City Council members at a hearing yesterday criticized a $500,000 report commissioned by the city’s Economic Development Corporation (EDC) that found no conclusive evidence to support claims that seven houses along Duffield and Gold streets in Downtown Brooklyn were involved in Underground Railroad activities.
Their houses are in the footprint of a planned 1-acre park and underground parking garage that would be used by the upscale Aloft and Sheraton hotels across the street, as well as surrounding office tenants. EDC Vice President Thomas McKnight called the parcel a “signature piece of the Downtown Brooklyn plan” but stopped short of saying it was critical.
He said an eminent domain hearing on the homes is scheduled for May 22. The City Council has no power to prevent the seizure of the homes.
The Eagle story goes into the details of how AKRF, the same firm that produced the Atlantic Yards Environmental Impact Study, got the contract for the Duffield St. report, how experts cited in the study found the study to be flawed and why archeologists weren't hired to investigate evidence of tunnels connecting the homes.
The Brooklyn Paper, Council takes up ‘Railroad’ fight
The battle over whether the Underground Railroad passed through seven houses on Duffield and Gold streets made it this week to the City Council, which could block a city plan to destroy the houses for a hotel parking lot.

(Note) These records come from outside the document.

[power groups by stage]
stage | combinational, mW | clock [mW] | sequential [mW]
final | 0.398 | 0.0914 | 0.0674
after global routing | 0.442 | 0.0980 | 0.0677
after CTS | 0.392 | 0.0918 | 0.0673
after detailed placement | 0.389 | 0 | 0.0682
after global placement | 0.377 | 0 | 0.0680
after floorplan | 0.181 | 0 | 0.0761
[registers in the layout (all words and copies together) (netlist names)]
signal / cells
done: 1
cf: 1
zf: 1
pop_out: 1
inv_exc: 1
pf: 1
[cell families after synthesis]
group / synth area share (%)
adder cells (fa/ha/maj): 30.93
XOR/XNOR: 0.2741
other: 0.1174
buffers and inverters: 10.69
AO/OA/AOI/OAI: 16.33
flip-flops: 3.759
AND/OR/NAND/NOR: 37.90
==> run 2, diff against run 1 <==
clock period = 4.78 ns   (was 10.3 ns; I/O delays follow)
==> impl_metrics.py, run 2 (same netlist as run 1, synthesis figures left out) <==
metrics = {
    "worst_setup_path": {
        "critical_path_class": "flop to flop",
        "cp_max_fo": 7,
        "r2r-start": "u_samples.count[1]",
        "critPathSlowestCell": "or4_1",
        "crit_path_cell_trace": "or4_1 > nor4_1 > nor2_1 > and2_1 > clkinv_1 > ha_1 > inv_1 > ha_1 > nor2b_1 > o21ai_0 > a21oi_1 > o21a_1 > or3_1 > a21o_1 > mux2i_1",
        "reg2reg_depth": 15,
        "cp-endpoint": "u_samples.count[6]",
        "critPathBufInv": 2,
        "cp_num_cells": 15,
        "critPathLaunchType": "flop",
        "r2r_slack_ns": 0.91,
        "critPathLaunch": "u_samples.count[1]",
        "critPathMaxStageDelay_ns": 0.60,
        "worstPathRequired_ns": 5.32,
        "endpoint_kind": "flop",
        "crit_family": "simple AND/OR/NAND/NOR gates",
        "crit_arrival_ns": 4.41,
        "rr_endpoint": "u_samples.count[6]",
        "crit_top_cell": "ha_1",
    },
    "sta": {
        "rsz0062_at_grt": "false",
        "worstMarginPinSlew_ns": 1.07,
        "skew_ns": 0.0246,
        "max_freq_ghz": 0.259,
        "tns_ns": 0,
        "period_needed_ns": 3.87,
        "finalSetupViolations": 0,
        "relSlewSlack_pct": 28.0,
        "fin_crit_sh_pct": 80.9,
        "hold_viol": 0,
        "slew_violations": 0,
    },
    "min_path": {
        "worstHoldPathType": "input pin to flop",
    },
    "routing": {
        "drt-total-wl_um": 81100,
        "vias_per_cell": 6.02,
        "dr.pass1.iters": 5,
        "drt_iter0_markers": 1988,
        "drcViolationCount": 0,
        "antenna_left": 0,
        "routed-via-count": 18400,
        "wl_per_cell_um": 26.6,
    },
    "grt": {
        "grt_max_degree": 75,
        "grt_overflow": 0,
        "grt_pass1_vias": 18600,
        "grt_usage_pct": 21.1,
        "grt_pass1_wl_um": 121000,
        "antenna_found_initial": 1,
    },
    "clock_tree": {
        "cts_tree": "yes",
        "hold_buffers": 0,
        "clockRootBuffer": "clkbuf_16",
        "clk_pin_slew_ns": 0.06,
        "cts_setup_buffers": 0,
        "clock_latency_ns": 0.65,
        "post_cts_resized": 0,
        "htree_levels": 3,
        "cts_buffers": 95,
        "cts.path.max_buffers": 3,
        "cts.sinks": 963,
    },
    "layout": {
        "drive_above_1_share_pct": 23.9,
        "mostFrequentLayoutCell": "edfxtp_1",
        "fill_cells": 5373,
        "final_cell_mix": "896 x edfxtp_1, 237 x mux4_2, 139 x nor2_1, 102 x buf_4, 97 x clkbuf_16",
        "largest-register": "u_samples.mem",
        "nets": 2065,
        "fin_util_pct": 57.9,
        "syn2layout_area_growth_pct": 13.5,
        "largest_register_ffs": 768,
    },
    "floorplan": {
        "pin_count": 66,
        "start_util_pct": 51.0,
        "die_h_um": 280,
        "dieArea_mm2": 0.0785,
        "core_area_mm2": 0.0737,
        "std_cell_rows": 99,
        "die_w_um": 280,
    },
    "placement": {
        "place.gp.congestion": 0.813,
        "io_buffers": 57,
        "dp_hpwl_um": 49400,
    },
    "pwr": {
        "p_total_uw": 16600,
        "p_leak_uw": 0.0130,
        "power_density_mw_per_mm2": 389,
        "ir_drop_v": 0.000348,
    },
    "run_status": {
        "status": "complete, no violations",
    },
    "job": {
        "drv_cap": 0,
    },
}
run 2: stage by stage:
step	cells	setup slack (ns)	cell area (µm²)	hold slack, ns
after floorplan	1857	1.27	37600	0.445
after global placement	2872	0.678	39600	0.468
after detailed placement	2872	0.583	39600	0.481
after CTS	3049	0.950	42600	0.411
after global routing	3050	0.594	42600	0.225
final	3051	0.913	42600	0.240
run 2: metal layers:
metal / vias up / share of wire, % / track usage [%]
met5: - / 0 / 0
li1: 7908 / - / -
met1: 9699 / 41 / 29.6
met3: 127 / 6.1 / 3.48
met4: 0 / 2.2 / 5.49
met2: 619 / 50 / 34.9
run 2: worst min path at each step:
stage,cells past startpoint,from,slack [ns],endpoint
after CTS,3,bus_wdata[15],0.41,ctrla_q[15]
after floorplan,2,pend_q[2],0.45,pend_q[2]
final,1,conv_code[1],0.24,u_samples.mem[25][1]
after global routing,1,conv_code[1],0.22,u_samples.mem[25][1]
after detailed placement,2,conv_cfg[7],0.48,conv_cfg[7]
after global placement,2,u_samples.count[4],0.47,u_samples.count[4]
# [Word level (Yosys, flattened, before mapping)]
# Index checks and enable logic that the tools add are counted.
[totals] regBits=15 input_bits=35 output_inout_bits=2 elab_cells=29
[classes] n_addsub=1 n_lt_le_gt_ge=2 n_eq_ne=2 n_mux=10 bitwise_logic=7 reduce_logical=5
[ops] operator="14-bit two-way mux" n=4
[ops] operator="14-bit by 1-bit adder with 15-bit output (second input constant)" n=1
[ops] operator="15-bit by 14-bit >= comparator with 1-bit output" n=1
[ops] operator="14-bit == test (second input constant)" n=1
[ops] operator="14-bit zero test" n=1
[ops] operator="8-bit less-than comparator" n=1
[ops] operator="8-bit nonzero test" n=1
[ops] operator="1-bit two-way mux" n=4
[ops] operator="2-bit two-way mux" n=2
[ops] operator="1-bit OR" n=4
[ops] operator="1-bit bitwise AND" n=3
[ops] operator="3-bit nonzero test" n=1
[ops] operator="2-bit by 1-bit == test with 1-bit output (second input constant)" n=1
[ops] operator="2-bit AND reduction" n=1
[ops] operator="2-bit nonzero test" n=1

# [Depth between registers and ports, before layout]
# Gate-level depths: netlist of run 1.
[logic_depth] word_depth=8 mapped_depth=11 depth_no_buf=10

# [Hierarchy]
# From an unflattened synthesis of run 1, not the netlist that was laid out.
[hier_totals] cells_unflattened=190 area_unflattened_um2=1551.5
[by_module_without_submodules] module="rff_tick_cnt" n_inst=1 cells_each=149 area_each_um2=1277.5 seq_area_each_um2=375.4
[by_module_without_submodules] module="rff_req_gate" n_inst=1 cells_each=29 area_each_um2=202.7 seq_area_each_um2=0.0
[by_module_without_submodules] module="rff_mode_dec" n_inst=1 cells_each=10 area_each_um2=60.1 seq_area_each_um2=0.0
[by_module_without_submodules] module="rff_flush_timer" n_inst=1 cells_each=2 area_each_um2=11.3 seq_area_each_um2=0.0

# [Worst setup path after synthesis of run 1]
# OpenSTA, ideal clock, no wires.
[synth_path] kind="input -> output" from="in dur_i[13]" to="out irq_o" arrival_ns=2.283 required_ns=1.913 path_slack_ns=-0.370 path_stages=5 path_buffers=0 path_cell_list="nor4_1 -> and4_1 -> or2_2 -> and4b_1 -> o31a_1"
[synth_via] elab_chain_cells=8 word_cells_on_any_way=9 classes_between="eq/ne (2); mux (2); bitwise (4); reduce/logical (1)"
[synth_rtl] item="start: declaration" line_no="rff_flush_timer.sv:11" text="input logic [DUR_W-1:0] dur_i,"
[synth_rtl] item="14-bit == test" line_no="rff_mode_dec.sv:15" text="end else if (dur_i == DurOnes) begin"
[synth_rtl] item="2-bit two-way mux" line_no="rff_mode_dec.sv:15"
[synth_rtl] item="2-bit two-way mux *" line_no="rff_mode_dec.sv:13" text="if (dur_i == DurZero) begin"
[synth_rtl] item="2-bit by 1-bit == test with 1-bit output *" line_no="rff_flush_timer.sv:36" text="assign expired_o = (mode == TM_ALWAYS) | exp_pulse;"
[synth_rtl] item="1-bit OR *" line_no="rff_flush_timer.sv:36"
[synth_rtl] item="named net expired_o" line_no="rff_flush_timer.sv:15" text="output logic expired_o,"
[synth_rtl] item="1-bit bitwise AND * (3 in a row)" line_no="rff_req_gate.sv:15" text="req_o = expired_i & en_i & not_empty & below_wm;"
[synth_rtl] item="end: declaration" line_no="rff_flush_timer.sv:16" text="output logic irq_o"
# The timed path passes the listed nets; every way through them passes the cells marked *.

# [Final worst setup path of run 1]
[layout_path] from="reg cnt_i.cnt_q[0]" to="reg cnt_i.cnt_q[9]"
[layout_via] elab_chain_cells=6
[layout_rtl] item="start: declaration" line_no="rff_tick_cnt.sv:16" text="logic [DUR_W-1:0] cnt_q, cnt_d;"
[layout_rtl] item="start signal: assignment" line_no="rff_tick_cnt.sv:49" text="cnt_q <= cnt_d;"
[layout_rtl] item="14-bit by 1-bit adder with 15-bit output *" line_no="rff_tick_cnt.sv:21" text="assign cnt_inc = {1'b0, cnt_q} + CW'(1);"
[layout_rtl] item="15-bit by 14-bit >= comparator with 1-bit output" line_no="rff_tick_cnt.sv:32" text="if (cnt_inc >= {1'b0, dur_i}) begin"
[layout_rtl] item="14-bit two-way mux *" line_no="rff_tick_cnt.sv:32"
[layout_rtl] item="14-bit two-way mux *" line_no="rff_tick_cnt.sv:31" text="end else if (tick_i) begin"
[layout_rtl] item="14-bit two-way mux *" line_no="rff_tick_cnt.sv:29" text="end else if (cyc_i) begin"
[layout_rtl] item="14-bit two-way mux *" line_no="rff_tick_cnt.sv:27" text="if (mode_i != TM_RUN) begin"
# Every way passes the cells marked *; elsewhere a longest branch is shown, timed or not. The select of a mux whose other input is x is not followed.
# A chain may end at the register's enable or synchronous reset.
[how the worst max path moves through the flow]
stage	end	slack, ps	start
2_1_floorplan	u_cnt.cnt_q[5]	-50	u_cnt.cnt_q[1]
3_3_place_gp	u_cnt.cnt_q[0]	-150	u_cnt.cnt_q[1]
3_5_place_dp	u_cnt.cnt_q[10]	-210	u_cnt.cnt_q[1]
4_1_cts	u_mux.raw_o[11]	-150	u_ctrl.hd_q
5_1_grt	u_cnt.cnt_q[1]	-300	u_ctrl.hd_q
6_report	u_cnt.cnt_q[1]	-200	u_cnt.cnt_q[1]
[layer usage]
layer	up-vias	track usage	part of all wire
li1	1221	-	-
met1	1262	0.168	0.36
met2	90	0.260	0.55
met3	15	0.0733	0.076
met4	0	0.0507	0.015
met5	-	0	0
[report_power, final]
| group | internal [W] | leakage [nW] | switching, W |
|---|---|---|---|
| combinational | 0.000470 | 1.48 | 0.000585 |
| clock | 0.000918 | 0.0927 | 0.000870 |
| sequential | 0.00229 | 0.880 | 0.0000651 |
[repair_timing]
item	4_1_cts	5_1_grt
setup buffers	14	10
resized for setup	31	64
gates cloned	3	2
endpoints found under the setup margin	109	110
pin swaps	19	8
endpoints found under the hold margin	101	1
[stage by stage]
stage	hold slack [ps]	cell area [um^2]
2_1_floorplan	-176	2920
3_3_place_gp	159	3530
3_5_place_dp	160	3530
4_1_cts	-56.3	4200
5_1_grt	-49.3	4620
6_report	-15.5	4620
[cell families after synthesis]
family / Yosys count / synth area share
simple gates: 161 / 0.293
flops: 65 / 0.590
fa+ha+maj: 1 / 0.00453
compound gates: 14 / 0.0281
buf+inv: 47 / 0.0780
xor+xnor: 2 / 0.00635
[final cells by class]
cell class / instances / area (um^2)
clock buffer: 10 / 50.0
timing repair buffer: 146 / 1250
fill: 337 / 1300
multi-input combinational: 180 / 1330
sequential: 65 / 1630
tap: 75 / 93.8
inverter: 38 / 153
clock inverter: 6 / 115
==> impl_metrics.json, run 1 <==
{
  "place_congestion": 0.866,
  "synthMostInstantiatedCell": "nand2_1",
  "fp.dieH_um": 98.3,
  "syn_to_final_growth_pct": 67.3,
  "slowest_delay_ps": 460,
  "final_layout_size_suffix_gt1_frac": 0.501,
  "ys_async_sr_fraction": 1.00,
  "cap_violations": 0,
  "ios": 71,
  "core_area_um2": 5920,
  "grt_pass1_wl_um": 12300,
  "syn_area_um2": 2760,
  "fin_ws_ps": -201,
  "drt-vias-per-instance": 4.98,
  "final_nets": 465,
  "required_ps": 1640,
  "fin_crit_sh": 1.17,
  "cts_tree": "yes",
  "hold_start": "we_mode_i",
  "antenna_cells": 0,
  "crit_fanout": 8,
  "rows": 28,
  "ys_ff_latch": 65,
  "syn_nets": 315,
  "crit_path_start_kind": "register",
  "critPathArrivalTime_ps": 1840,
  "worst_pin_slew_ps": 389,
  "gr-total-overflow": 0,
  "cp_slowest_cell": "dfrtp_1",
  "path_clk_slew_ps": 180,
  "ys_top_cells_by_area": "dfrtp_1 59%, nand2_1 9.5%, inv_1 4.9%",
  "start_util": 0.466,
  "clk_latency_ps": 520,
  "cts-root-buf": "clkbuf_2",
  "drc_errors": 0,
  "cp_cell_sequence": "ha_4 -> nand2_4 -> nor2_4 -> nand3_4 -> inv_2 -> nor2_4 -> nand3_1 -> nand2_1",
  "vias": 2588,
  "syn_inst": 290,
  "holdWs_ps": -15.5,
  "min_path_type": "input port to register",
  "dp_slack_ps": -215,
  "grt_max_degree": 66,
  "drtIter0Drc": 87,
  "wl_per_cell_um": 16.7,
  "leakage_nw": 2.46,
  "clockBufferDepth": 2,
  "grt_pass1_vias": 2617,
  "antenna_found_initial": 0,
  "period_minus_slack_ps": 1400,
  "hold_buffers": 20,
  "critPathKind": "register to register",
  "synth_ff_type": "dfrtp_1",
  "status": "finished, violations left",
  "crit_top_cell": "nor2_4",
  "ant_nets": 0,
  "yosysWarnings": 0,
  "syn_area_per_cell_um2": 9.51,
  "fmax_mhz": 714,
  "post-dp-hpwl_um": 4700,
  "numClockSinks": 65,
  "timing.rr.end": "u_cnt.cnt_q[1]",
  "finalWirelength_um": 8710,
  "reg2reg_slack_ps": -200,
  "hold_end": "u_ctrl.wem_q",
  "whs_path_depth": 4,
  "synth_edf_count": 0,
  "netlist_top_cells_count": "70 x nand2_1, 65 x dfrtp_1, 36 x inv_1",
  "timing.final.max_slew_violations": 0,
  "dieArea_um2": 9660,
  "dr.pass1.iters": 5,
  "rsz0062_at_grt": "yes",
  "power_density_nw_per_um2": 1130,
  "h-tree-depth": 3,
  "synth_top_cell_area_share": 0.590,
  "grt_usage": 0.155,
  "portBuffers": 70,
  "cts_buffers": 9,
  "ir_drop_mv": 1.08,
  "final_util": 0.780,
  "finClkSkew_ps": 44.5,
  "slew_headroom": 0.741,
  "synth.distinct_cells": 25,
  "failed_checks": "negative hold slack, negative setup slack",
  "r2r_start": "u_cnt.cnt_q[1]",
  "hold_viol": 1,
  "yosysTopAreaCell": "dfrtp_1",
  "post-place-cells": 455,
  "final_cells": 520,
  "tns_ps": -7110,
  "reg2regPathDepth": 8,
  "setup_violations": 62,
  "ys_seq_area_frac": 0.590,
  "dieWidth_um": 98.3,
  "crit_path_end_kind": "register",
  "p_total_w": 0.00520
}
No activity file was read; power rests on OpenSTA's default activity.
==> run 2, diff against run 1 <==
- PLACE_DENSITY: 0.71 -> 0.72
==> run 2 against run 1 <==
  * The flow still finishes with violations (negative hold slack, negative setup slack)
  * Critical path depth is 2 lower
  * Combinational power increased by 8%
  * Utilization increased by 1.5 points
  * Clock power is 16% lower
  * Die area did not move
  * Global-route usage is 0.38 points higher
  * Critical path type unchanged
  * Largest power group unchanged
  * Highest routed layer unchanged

So the EDC paid a Park Avenue consulting firm, AKRF, a half-million dollars to research the historic value of the properties — and specifically their ties to the Underground Railroad.
On Tuesday, an AKRF vice president, Linh Do, said the Underground Railroad did, indeed, make more stops in Brooklyn than the Q train — but the company’s researchers found no link between the seven houses and the Abolitionist movement.
“Bulls—t!” one Duffield Houses supporter said in a far-from-quiet stage whisper.
The Brooklyn Paper (Editorial), Save the Duffield Seven!
In our never-ending rush to make a buck, New York has knocked down, paved over and torn apart virtually all of its pre-colonial and Revolutionary history. When tourists come to the city, they see our soaring monuments to modern money-making, but precious little of the historic relics that could explain why this city was so vital to its earliest European settlers in the first place.
It would be a tragedy if this is allowed to happen on Duffield Street, whose houses remain a powerful reminder of how slavery touched — and built — New York City.
A museum on Duffield Street would celebrate history. Destroying the houses desecrates it.